Prove or disprove: if $3\nmid n$ then $3\mid n^2+2$ where $n\in\Bbb N$ I'm new to proofs but I was thinking of doing this proof by contradiction where if $n$ isn't divisible by $3$ then $n^2+2$ also isn't divisible by $3$. But I didn't get very far into that proof. 
 A: Every integer can be written in the form $3k,3k+1$ or $3k+2$.We,don't take $n=3k$ case as it is divisible by $3$.
For $n=3k+1$
$$n^2+2=(3k+1)^2+2=9k^2+6k+3=3(3k^2+2k+1).$$
So,it is divisible by $3$.
For $n=3k+2$,
$$n^2+2=(3k+2)^2+2=9k^2+12k+6=3(3k^2+4k+2)$$.So,it is divisible by $3$.
A: We are to prove that

if $3\nmid n$ then $3\mid n^2+2$.

Any number not divisible by 3 can be written as either $3k+1$ or $3k-1$, where $k$ is an integer. If $n=3k+1$:
$$n^2+2=9k^2+6k+3=3(3k^2+2k+1)$$
If $n=3k-1$:
$$n^2+2=9k^2-6k+3=3(3k^2-2k+1)$$
In both cases, $n^2+2$ can be written as $3m$ where $m$ is an integer. By definition, then, $3$ divides $n^2+2$ and the statement is proved.
A: 2 added to square of remainders of 3 (other than zero), is divisible by 3.
A: We want to proof: if $3\nmid n$ then $3|n^2+2$.

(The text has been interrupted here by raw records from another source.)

What follows belongs to an exercise in optimizing a design on an open flow for small area, a short achievable clock period and few clock cycles per item; a production flow would make more cautious choices.
In this exercise RTL edits were held to simulation tests only and were not proved equivalent to the original.
Power figures rest on the tool's default switching activity, not on a simulated workload.

$ cat run.sh
#!/bin/bash
# synth_recipe.tcl (not shown) runs the flow's synth.tcl, then flattens the netlist and writes it again
# the make line also repeats each setting of config.mk as NAME=value (left out here)
make -C /OpenROAD-flow-scripts/flow DESIGN_CONFIG=/design/flow/config.mk WORK_HOME=/design/flow/orfs CLKGATE_MAP_FILE= SYNTH_SCRIPT=/design/flow/synth_recipe.tcl finish
$ cat config.mk
export PLATFORM = sky130hd
export DESIGN_NAME = page_table_lru_evictor_top
export DESIGN_NICKNAME = page_table_lru_evictor_top
export VERILOG_FILES = /design/flow/design.v
export SDC_FILE = /design/flow/constraint.sdc
export NUM_CORES = 4
export LEC_CHECK = 0
export CAP_MARGIN = 20
export CORE_MARGIN = 2
export CORE_UTILIZATION = 40
export CTS_BUF_LIST = sky130_fd_sc_hd__clkbuf_16
export CTS_CLUSTER_DIAMETER = 60
export CTS_CLUSTER_SIZE = 20
export SETUP_SLACK_MARGIN = 4.4
export SLEW_MARGIN = 20
$ cat constraint.sdc
create_clock -name core_clock -period 7.0 [get_ports {clk}]
set_input_delay 1.4000 -clock core_clock [delete_from_list [all_inputs] [get_ports {clk}]]
set_output_delay 1.4000 -clock core_clock [all_outputs]
set_load 0.01 [all_outputs]
$ cat design.v
`timescale 1ns / 1ps
`default_nettype none
package ptle_pkg;
	typedef enum logic [2:0] {
		OP_FIND   = 3'd0,
		OP_ADD    = 3'd1,
		OP_REMOVE = 3'd2,
		OP_TOUCH  = 3'd3,
		OP_UNLINK = 3'd4,
		OP_EVICT  = 3'd5
	} op_t;
	localparam logic [1:0] ST_OK      = 2'd0;
	localparam logic [1:0] ST_MISS    = 2'd1;
	localparam logic [1:0] ST_EMPTY   = 2'd2;
	localparam logic [1:0] ST_PINNED  = 2'd3;
	localparam int FILE_W = 8;
	localparam int PAGE_W = 16;
	localparam int MASK_W = 16;
endpackage
`default_nettype wire
`timescale 1ns / 1ps
`default_nettype none
module ptle_cell (
	input  wire                            clk,
	input  wire                            arst_n,
	input  wire [ptle_pkg::FILE_W-1:0]     wr_file,
	input  wire [ptle_pkg::PAGE_W-1:0]     wr_page,
	input  wire [ptle_pkg::FILE_W-1:0]     cmp_file,
	input  wire [ptle_pkg::PAGE_W-1:0]     cmp_page,
	input  wire                            wr_key,
	input  wire                            clr_valid,
	output logic                           eq,
	output logic                           valid,
	output logic [ptle_pkg::FILE_W-1:0]    kfile,
	output logic [ptle_pkg::PAGE_W-1:0]    kpage
);
	logic valid_q;
	logic [ptle_pkg::FILE_W-1:0] file_q;
	logic [ptle_pkg::PAGE_W-1:0] page_q;
	always_ff @(posedge clk or negedge arst_n) begin
		if (!arst_n) valid_q <= 1'b0;
		else if (wr_key) valid_q <= 1'b1;
		else if (clr_valid) valid_q <= 1'b0;
	end
	always_ff @(posedge clk) begin
		if (wr_key) begin
			file_q <= wr_file;
			page_q <= wr_page;
		end
	end
	assign eq    = file_q == cmp_file && page_q == cmp_page;
	assign valid = valid_q;
	assign kfile = file_q;
	assign kpage = page_q;
endmodule
`default_nettype wire
`timescale 1ns / 1ps
`default_nettype none
module page_table_lru_evictor_top (
	input  wire         clk,
	input  wire         arst_n,
	input  wire         in_valid,
	output logic        in_ready,
	input  wire  [2:0]  opcode,
	input  wire  [7:0]  file_id,
	input  wire  [15:0] page_number,
	input  wire  [3:0]  frame,
	input  wire  [15:0] pinned_mask,
	input  wire  [15:0] dirty_mask,
	output logic        out_valid,
	input  wire         out_ready,
	output logic [1:0]  status,
	output logic [3:0]  frame_out,
	output logic [7:0]  victim_file_id,
	output logic [15:0] victim_page_number,
	output logic        needs_writeback
);
	localparam int N = 16;
	logic        s1_v;
	logic [2:0]  op_q;
	logic [7:0]  fid_q;
	logic [15:0] pg_q;
	logic [3:0]  fr_q;
	logic [15:0] dirty_q;
	logic [N-1:0] eq_q;       
	logic        peq_q;      
	logic        padd_q;     
	logic [3:0]  pfr_q;      
	logic [N-1:0] vic_q;      
	logic        vfound_q;   
	logic        vlisted_q;  
	logic        busy_q;     
	logic        ready;      
	logic        exec;       
	logic        skid_v;
	assign in_ready = !busy_q;
	assign ready = !(s1_v && out_valid && skid_v);
	assign exec = s1_v && ready;
	logic is_find, is_add, is_remove, is_touch, is_unlink, is_evict;
	assign is_find   = op_q == ptle_pkg::OP_FIND;
	assign is_add    = op_q == ptle_pkg::OP_ADD;
	assign is_remove = op_q == ptle_pkg::OP_REMOVE;
	assign is_touch  = op_q == ptle_pkg::OP_TOUCH;
	assign is_unlink = op_q == ptle_pkg::OP_UNLINK;
	assign is_evict  = op_q == ptle_pkg::OP_EVICT;
	logic [N-1:0] fsel;
	assign fsel = N'(1) << fr_q;
	logic [N-1:0] eq_in, kvalid, wr_key, clr_valid;
	logic [7:0]  kfile [N];
	logic [15:0] kpage [N];
	for (genvar g = 0; g < N; g++) begin : g_cell
		ptle_cell u_cell (
			.clk(clk), .arst_n(arst_n),
			.wr_file(fid_q), .wr_page(pg_q),
			.cmp_file(file_id), .cmp_page(page_number),
			.wr_key(wr_key[g]), .clr_valid(clr_valid[g]),
			.eq(eq_in[g]), .valid(kvalid[g]), .kfile(kfile[g]), .kpage(kpage[g])
		);
	end
	logic [N-1:0] match, first;
	logic hit;
	always_comb begin
		for (int i = 0; i < N; i++)
			match[i] = kvalid[i] && (padd_q && pfr_q == 4'(i) ? peq_q : eq_q[i]);
	end
	always_comb begin
		logic seen;
		seen = 1'b0;
		for (int i = 0; i < N; i++) begin
			first[i] = match[i] && !seen;
			seen = seen || match[i];
		end
	end
	assign hit = |match;
	logic [3:0] hit_idx;
	always_comb begin
		hit_idx = '0;
		for (int i = 0; i < N; i++)
			if (first[i]) hit_idx = hit_idx | 4'(i);
	end
	logic ev_ok;
	assign ev_ok = vfound_q;
	logic [N-1:0] on_q, on_n;
	always_comb begin
		on_n = on_q;
		if (exec) begin
			if (is_touch) on_n = on_q | fsel;
			else if (is_unlink) on_n = on_q & ~fsel;
			else on_n = on_q & ~vic_q;
		end
	end
	logic [N-1:0] tsel;
	logic [N*N-1:0] newer_q, newer_n, newer;
	assign tsel = exec && is_touch ? fsel : '0;
	always_comb begin
		newer_n = newer_q;
		newer = '0;
		for (int i = 0; i < N; i++)
			for (int j = 0; j < N; j++)
				if (i < j) begin
					newer_n[i*N+j] = tsel[i] || (newer_q[i*N+j] && !tsel[j]);
					newer[i*N+j] = newer_n[i*N+j];
				end else if (i > j) begin
					newer[i*N+j] = !newer_n[j*N+i];
				end
	end
	logic [N-1:0] cand, vic_in;
	assign cand = opcode == ptle_pkg::OP_EVICT ? on_n & ~pinned_mask : '0;
	always_comb begin
		for (int v = 0; v < N; v++) begin
			vic_in[v] = cand[v];
			for (int j = 0; j < N; j++)
				if (j != v && cand[j] && !newer[j*N+v]) vic_in[v] = 1'b0;
		end
	end
	always_ff @(posedge clk or negedge arst_n) begin
		if (!arst_n) on_q <= '0;
		else on_q <= on_n;
	end
	for (genvar i = 0; i < N; i++) begin : g_row
		for (genvar j = i + 1; j < N; j++) begin : g_col
			always_ff @(posedge clk) newer_q[i*N+j] <= newer_n[i*N+j];
		end
	end
	always_ff @(posedge clk) begin
		if (ready) begin
			op_q      <= opcode;
			fid_q     <= file_id;
			pg_q      <= page_number;
			fr_q      <= frame;
			dirty_q   <= dirty_mask;
			eq_q      <= eq_in;
			peq_q     <= fid_q == file_id && pg_q == page_number;
			padd_q    <= s1_v && is_add;
			pfr_q     <= fr_q;
			vic_q     <= vic_in;
			vfound_q  <= |cand;
			vlisted_q <= |on_n;
		end
	end
	logic [N-1:0] skid_sel;   
	logic [1:0] skid_st;
	logic [3:0] skid_fr;
	logic       skid_wb;
	logic [N-1:0] ksel;
	always_comb begin
		if (skid_v) ksel = skid_sel;
		else ksel = vic_q & kvalid;
	end
	logic [3:0]  vidx;
	logic [7:0]  vfile;
	logic [15:0] vpage;
	logic        vdirty;
	always_comb begin
		vidx = '0; vfile = '0; vpage = '0;
		for (int i = 0; i < N; i++) begin
			if (vic_q[i]) vidx = vidx | 4'(i);
			if (ksel[i]) begin
				vfile = vfile | kfile[i];
				vpage = vpage | kpage[i];
			end
		end
	end
	assign vdirty = |(vic_q & dirty_q);
	assign wr_key = exec && is_add ? fsel : '0;
	assign clr_valid = exec && is_remove ? first : exec ? vic_q : '0;
	logic [1:0]  r_st;
	logic [3:0]  r_fr;
	logic        r_wb;
	always_comb begin
		r_st = ptle_pkg::ST_OK;
		r_fr = '0;
		r_wb = 1'b0;
		if (is_find || is_remove) begin
			if (!hit) r_st = ptle_pkg::ST_MISS;
			else if (is_find) r_fr = hit_idx;
		end else if (is_evict) begin
			if (!vlisted_q) r_st = ptle_pkg::ST_EMPTY;
			else if (!vfound_q) r_st = ptle_pkg::ST_PINNED;
			else begin
				r_fr = vidx;
				r_wb = vdirty;
			end
		end
	end
	logic pop;
	assign pop = out_valid && out_ready;
	logic s1_v_n, out_valid_n, skid_v_n;
	always_comb begin
		s1_v_n = ready ? in_valid : s1_v;
		out_valid_n = out_valid;
		skid_v_n = skid_v;
		if (pop) begin
			out_valid_n = skid_v || exec;
			skid_v_n = 1'b0;
		end else if (exec) begin
			if (out_valid) skid_v_n = 1'b1;
			else out_valid_n = 1'b1;
		end
	end
	always_ff @(posedge clk or negedge arst_n) begin
		if (!arst_n) begin
			s1_v      <= 1'b0;
			busy_q    <= 1'b0;
			out_valid <= 1'b0;
			skid_v    <= 1'b0;
		end else begin
			s1_v      <= s1_v_n;
			busy_q    <= s1_v_n && out_valid_n && skid_v_n;
			out_valid <= out_valid_n;
			skid_v    <= skid_v_n;
		end
	end
	always_ff @(posedge clk) begin
		if (!out_valid || out_ready) begin
			if (skid_v) {status, frame_out, needs_writeback} <= {skid_st, skid_fr, skid_wb};
			else {status, frame_out, needs_writeback} <= {r_st, r_fr, r_wb};
			victim_file_id <= vfile;
			victim_page_number <= vpage;
		end
		if (!skid_v && out_valid && !out_ready) begin
			{skid_st, skid_fr, skid_wb} <= {r_st, r_fr, r_wb};
			skid_sel <= ksel;
		end
	end
endmodule
`default_nettype wire
==> impl_metrics.tcl, run 1 <==
set metrics [dict create \
    outcome "complete, no violations" \
    grt_start_max_net_pins 56 \
    antenna_found_initial 6 \
    finalMaxSlewViolations 0 \
    wl_mm 137 \
    die_w_um 282 \
    synth_area_leaders "edfxtp_1, dfxtp_1, xor2_1" \
    drive_above_1_share_pct 31.2 \
    area_growth_syn_to_layout_pct 32.7 \
    drtIter0Drc 3797 \
    ys_ff_latch 681 \
    grt-ovfl-total 0 \
    gr-usage-all-layers_pct 33.7 \
    netlist-cell-type-count 82 \
    crit_start "op_q[2]" \
    setup_tns_ps 0 \
    start_util_pct 40.5 \
    num-fill-cells 6453 \
    clock_skew_ps 53.1 \
    die_area_um2 79300 \
    syn_nets 2468 \
    insertion_delay_ps 650 \
    path_clk_slew_ps 70 \
    fp.dieH_um 282 \
    fin_crit_sh_pct 41.0 \
    final_nets 2853 \
    via_per_inst 6.44 \
    synth_edf_count 525 \
    fmax_mhz 348 \
    dr_wl_met3_mm 17.2 \
    crit_path_end "vic_q[13]" \
    critPathArrivalTime_ps 3300 \
    regToRegEndpoint "vic_q[13]" \
    critPathLaunchType "register" \
    r2r_start "op_q[2]" \
    wire_per_inst_um 35.4 \
    postLayoutCoreUtil_pct 53.8 \
    worst_pin_slew_ps 1150 \
    numCtsBuffers 66 \
    r2r_slack_ps 4130 \
    gp_congestion 1.03 \
    synth_cells 2401 \
    clockRootBuffer "clkbuf_16" \
    ys_warn_count 4 \
    routed.top_layer "met5" \
    cts.path.max_buffers 3 \
    slew_headroom_pct 23.0 \
    synth_area_um2 30800 \
    r2r_cells 7 \
    fin_crit_ps 2870 \
    cts_tree "built" \
    rsz0062_at_grt "true" \
    ant_nets 0 \
    first_global_vias 23394 \
    cts_max_level 3 \
    cp_max_fo 11 \
    syn_area_per_cell_um2 12.8 \
    finalSetupViolations 0 \
    numPortBuffers 99 \
    synth.largest_area_cell "edfxtp_1" \
    core_area_um2 76100 \
    wl_met2_mm 59.5 \
    endpoint_kind "register" \
    async_reset_ff_share_pct 5.29 \
    maxCapViolations 0 \
    synthFlopType "edfxtp_1" \
    dr.pass1.iters 6 \
    place_hpwl_mm 88.5 \
    crit_required_ps 7430 \
    cts_sinks 681 \
    hp-class "reg2reg" \
    num_rows 101 \
    p_per_area_nw_per_um2 276 \
    met1_length_mm 53.3 \
    ys_seq_area_share_pct 61.9 \
    path_class "reg2reg" \
    hold_viol_final 0 \
    grt_pass1_wl_mm 187 \
    drt_drc_violations_left 0 \
    vias 24913 \
    ir_drop_uv 179 \
    ioPinCount 100 \
    leakagePower_nw 14.9 \
    synth_top_area_share_pct 51.2 \
]
-- routing by layer --
metal | GRT usage, % | up-vias
met2 | 50.7 | 1902
met1 | 46.6 | 12594
met4 | 13.3 | 8
li1 | - | 10017
met5 | 0 | -
met3 | 8.75 | 392
-- cell usage after synthesis, types with 5 or more instances --
library cell    n
a211o_1        10
a211oi_1       10
a21boi_0        7
a21o_1         30
a21oi_1        66
a221oi_1      101
a22o_1        105
a22oi_1        44
a2bb2oi_1       9
a31o_1          6
a31o_2          8
and4b_1         6
buf_2          17
buf_4           5
clkbuf_1      110
dfrtp_1        36
dfxtp_1       120
edfxtp_1      525
inv_1          65
mux2_2         12
mux2i_1        26
nand2_1       207
nand2b_1        6
nand3_1        23
nand3b_1        5
nand4_1        82
nor2_1         52
nor2b_1         6
nor3_1         25
nor4_1         96
nor4bb_1        6
o211ai_1       10
o21ai_0        26
o21ai_1        16
o221ai_1       41
xnor2_1       136
xor2_1        272
-- sequential cells by signal, summed over array words and instances (netlist names), 3 cells and up --
signal,count
g_cell.u_cell.file_q,128
victim_file_id,8
op_q,3
g_cell.u_cell.valid_q,16
skid_sel,16
fr_q,4
skid_fr,4
eq_q,16
victim_page_number,16
on_q,16
g_cell.u_cell.page_q,256
vic_q,16
pg_q,16
newer_q,120
dirty_q,16
fid_q,8
pfr_q,4
frame_out,4
-- critical path, cell delays in order (launching register included) --
cell	delay (ps)
edfxtp_1	480
and3b_1	380
nand2_2	250
nor2_1	570
a21oi_1	240
a22oi_1	230
o221ai_1	200
nor4_4	320
-- worst min path at each step --
stage	startpoint	depth (start not counted)	slack, ps	end
floorplan	newer_q[6]	2	430	newer_q[6]
global placement	newer_q[20]	2	460	newer_q[20]
detailed placement	newer_q[20]	2	460	newer_q[20]
CTS	newer_q[20]	2	480	newer_q[20]
global route	newer_q[7]	2	520	newer_q[7]
finish	newer_q[157]	2	490	newer_q[157]
-- area by class of cell --
cell class | count | area [um^2] | share of cell area [%]
Antenna cell | 2 | 5.00 | 0.0122
Clock buffer | 67 | 1680 | 4.10
Clock inverter | 52 | 736 | 1.80
Inverter | 66 | 255 | 0.624
Multi-Input combinational cell | 1522 | 13500 | 33.1
Sequential cell | 681 | 19100 | 46.6
Tap cell | 1030 | 1290 | 3.15
Timing Repair Buffer | 449 | 4320 | 10.6
-- placed cells by master, fill, tap and decap left out, drive strengths merged, types with 10 or more instances in the layout --
cell type      instances
nand4                 83
nand3                 23
o221ai                41
clkbuf                77
nor2                  54
nor3                  27
o211ai                10
clkdlybuf4s50         39
dfrtp                 36
mux2                  12
dfxtp                120
mux2i                 27
a21o                  30
a21oi                 66
edfxtp               525
nand2                208
a22o                 105
a31o                  14
a22oi                 44
a221oi               101
o21ai                 42
clkinv                19
inv                   84
a211oi                13
a211o                 12
xnor2                136
buf                  386
a21boi                11
xor2                 272
nor4                  99
-- stage by stage --
| step | total power [mW] | area (um^2) | hold slack [ps] | setup slack (ps) | instances |
|---|---|---|---|---|---|
| global route | 11.5 | 40900 | 516 | 4150 | 3867 |
| finish | 11.3 | 40900 | 489 | 4130 | 3869 |
| CTS | 11.1 | 39400 | 478 | 4280 | 3787 |
| global placement | 6.84 | 33500 | 463 | 2100 | 3472 |
| detailed placement | 6.85 | 33500 | 457 | 2100 | 3473 |
| floorplan | 6.00 | 31400 | 430 | 4120 | 2401 |
-- timing repair --
action                                  4_1_cts  5_1_grt
pin swaps                                    88       99
endpoints found under the hold margin         0        0
buffers inserted                            179       76
endpoints found under the setup margin      595      107
resized for setup                           565      189
hold buffers                                  0        0
cloned                                       16        4
-- logic make-up (layout without fill, tap and decap cells) --
kind of cell	count (synthesis)	count (layout)	synth area share, %
flip-flops	681	681	61.9
AND/OR/NAND/NOR	544	547	9.31
AO/OA/AOI/OAI	526	528	13.3
XOR/XNOR	408	408	11.6
buffers and inverters	203	634	2.64
multiplexers	39	39	1.33
other	0	2	0
-- where the power goes --
group / switching, mW / internal [mW] / total, mW
clock: 1.84 / 2.19 / 4.03
combinational: 1.41 / 0.740 / 2.15
sequential: 0.290 / 4.82 / 5.11
Testbench counts, summed over its fixed seeds: cycles 32,016, items 32,000.
==> inputs of run 2 (changes only) <==
--- a/config.mk
+++ b/config.mk
@@ -8,8 +8,9 @@
 export CAP_MARGIN = 20
 export CORE_MARGIN = 2
-export CORE_UTILIZATION = 40
+export CORE_UTILIZATION = 30
 export CTS_BUF_LIST = sky130_fd_sc_hd__clkbuf_16
 export CTS_CLUSTER_DIAMETER = 60
 export CTS_CLUSTER_SIZE = 20
+export PLACE_DENSITY = 0.75
 export SETUP_SLACK_MARGIN = 4.4
 export SLEW_MARGIN = 20
==> impl_metrics.tcl, run 2 <==
set metrics [dict create \
    outcome "complete, no violations" \
    gp_congestion 1.08 \
    clock_skew_ps 24.1 \
    netlist-cell-type-count 82 \
    area_growth_syn_to_layout_pct 25.3 \
    hp-class "reg2reg" \
    worstPathCellList "nor3b_4 -> buf_6 -> buf_4 -> mux2i_1 -> o21ai_2 -> a211oi_2 -> buf_6 -> o2bb2ai_1 -> a221oi_4 -> and4b_1" \
    reg.largest.list "g_cell.u_cell.page_q (256), g_cell.u_cell.file_q (128), newer_q (120)" \
    finalSetupViolations 0 \
    critPathArrivalTime_ps 3200 \
    seq_area_um2 19100 \
    critPathLaunchType "register" \
    endpoint_kind "register" \
    multiInputGateArea_um2 13000 \
    crit_start "op_q[1]" \
    crit_top_cell "buf_6" \
    cts_max_level 2 \
    hold_viol_final 0 \
    path_class "reg2reg" \
    synth_edf_count 525 \
    hp-start "newer_q[31]" \
    top_register "g_cell.u_cell.page_q" \
    yosysMostFrequentCell "edfxtp_1" \
    num_rows 117 \
    synth_area_um2 30800 \
    synth_area_leaders "edfxtp_1, dfxtp_1, xor2_1" \
    synth_top_area_share_pct 51.2 \
    die_area_um2 105000 \
    rsz0062_at_grt "true" \
    r2r_slack_ps 4150 \
    regToRegEndpoint "vic_q[7]" \
    fp.dieH_um 325 \
    leakagePower_nw 13.6 \
    gr-usage-all-layers_pct 22.7 \
    r2r_start "op_q[1]" \
    ys_warn_count 4 \
    largest_register_ffs 256 \
    ant_nets 0 \
    grt_pass1_wl_mm 174 \
    ys_ff_latch 681 \
    cts_sinks 681 \
    fmax_mhz 351 \
    maxCapViolations 0 \
    layout_commonest_cell "edfxtp_1" \
    grt_start_max_net_pins 51 \
    grt-ovfl-total 0 \
    async_reset_ff_share_pct 5.29 \
    ir_drop_uv 157 \
    slew_headroom_pct 34.3 \
    synth_cells 2401 \
    cts_tree "built" \
    ys_seq_area_share_pct 61.9 \
    crit_required_ps 7360 \
    num-fill-cells 9510 \
    setup_tns_ps 0 \
    fin_crit_ps 2850 \
    wl_mm 128 \
    cp_max_fo 10 \
    ioPinCount 100 \
    final_cell_mix "edfxtp_1, xor2_1, nand2_1" \
    start_util_pct 30.2 \
    cts.path.max_buffers 3 \
    finalMaxSlewViolations 0 \
    hold_end "newer_q[31]" \
    syn_nets 2468 \
    path_clk_slew_ps 90 \
    r2r_cells 10 \
    die_w_um 325 \
    drt_drc_violations_left 0 \
    first_global_vias 23429 \
    place_hpwl_mm 79.6 \
    synth_commonest_cells "edfxtp_1, xor2_1, nand2_1, xnor2_1, dfxtp_1" \
    p_per_area_nw_per_um2 252 \
    fin_crit_sh_pct 40.7 \
    synthFlopType "edfxtp_1" \
    whs_path_depth 2 \
    cts_hold_buf 0 \
    drive_above_1_share_pct 24.4 \
    dr.pass1.iters 8 \
    synth.largest_area_cell "edfxtp_1" \
    final_nets 2716 \
    clockRootBuffer "clkbuf_16" \
    numPortBuffers 99 \
    antenna_found_initial 6 \
    via_per_inst 6.14 \
    crit_path_top_delay_cell "edfxtp_1" \
    numCtsBuffers 42 \
    vias 24794 \
    max_stage_delay_ps 500 \
    drtIter0Drc 3972 \
    holdWs_ps 486 \
    wire_per_inst_um 31.7 \
    core_area_um2 102000 \
    syn_area_per_cell_um2 12.8 \
    worst_pin_slew_ps 986 \
    insertion_delay_ps 610 \
]
[run 2: how the worst max path moves through the flow]
stage	end	slack (ps)	cells past startpoint
2_1_floorplan	vic_q[0]	4120	7
3_3_place_gp	eq_q[1]	2470	5
3_5_place_dp	eq_q[1]	2450	5
4_1_cts	victim_page_number[10]	4290	1
5_1_grt	vic_q[6]	4120	10
6_report	vic_q[7]	4150	10
[run 2: worst max-delay path, delay by kind of cell (launching register included)]
family | cells | cell delay, ps
compound gates | 4 | 730
buf+inv | 3 | 590
flops | 1 | 500
mux | 1 | 260
simple gates | 2 | 520
[run 2: area by class of cell]
cell class,instances,share of cell area (%)
sequential,681,49.4
timing repair buffer,334,8.66
antenna,1,0.00648
inverter,66,0.642
tap,1368,4.43
clock buffer,44,2.85
multi-input combinational,1524,33.6
clock inverter,20,0.366
[run 2: timing repair]
item | in CTS | in global routing
pin swaps | 62 | 69
cloned | 12 | 5
endpoints found under the setup margin | 629 | 155
resized for setup | 479 | 169
setup buffers | 114 | 52
[run 2: kinds of logic (layout without fill, tap and decap cells)]
kind of cell	after synthesis	after routing	share of synthesized area, %
buffers and inverters	203	464	2.64
flip-flops	681	681	61.9
AO/OA/AOI/OAI	526	528	13.3
AND/OR/NAND/NOR	544	549	9.31
multiplexers	39	39	1.33
other	0	1	0
XOR/XNOR	408	408	11.6
[run 2: where the power goes]
part	internal, mW	switching, mW	total [mW]
combinational	0.676	1.35	2.02
sequential	4.81	0.288	5.10
clock	1.18	1.40	2.59
[run 2: metrics by stage]
step	std cells	worst slack [ps]	utilization, %	cell area (um^2)	power, mW
floorplan	2401	4120	-	31400	6.00
detailed placement	3790	2450	33.1	33800	6.77
global route	4038	4120	37.9	38600	9.89
finish	4038	4150	37.9	38600	9.71
global placement	3788	2470	33.1	33700	6.74
CTS	3980	4290	36.6	37300	9.43
[run 2: layer usage]
layer  track usage, %  vias up  part of all wire (%)
li1                 -     9703                     -
met1             27.9    11981                    34
met2             34.9     2344                    43
met3             5.88      760                    13
met4             15.4        6                   9.6
met5                0        -                 0.028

By Fermat's Little Theorem we have:
If $p\nmid n$ then $n^{p-1}\equiv 1\pmod{p}$.
Our problem is when $p=3$,
$$n^2\equiv 1 \pmod{3} \to n^2+2\equiv 1+2\equiv 0 \pmod{3}.$$
We are done!
A: If $3\nmid n \implies n \equiv 1 $ or $n \equiv 2 \space \text{(mod 3)}$. So you have that $$1^{2} + 2 \equiv 3 \equiv 0 \space \text{(mod 3)} $$ $$2^{2} + 2 \equiv 6 \equiv 0 \space \text{(mod 3)}$$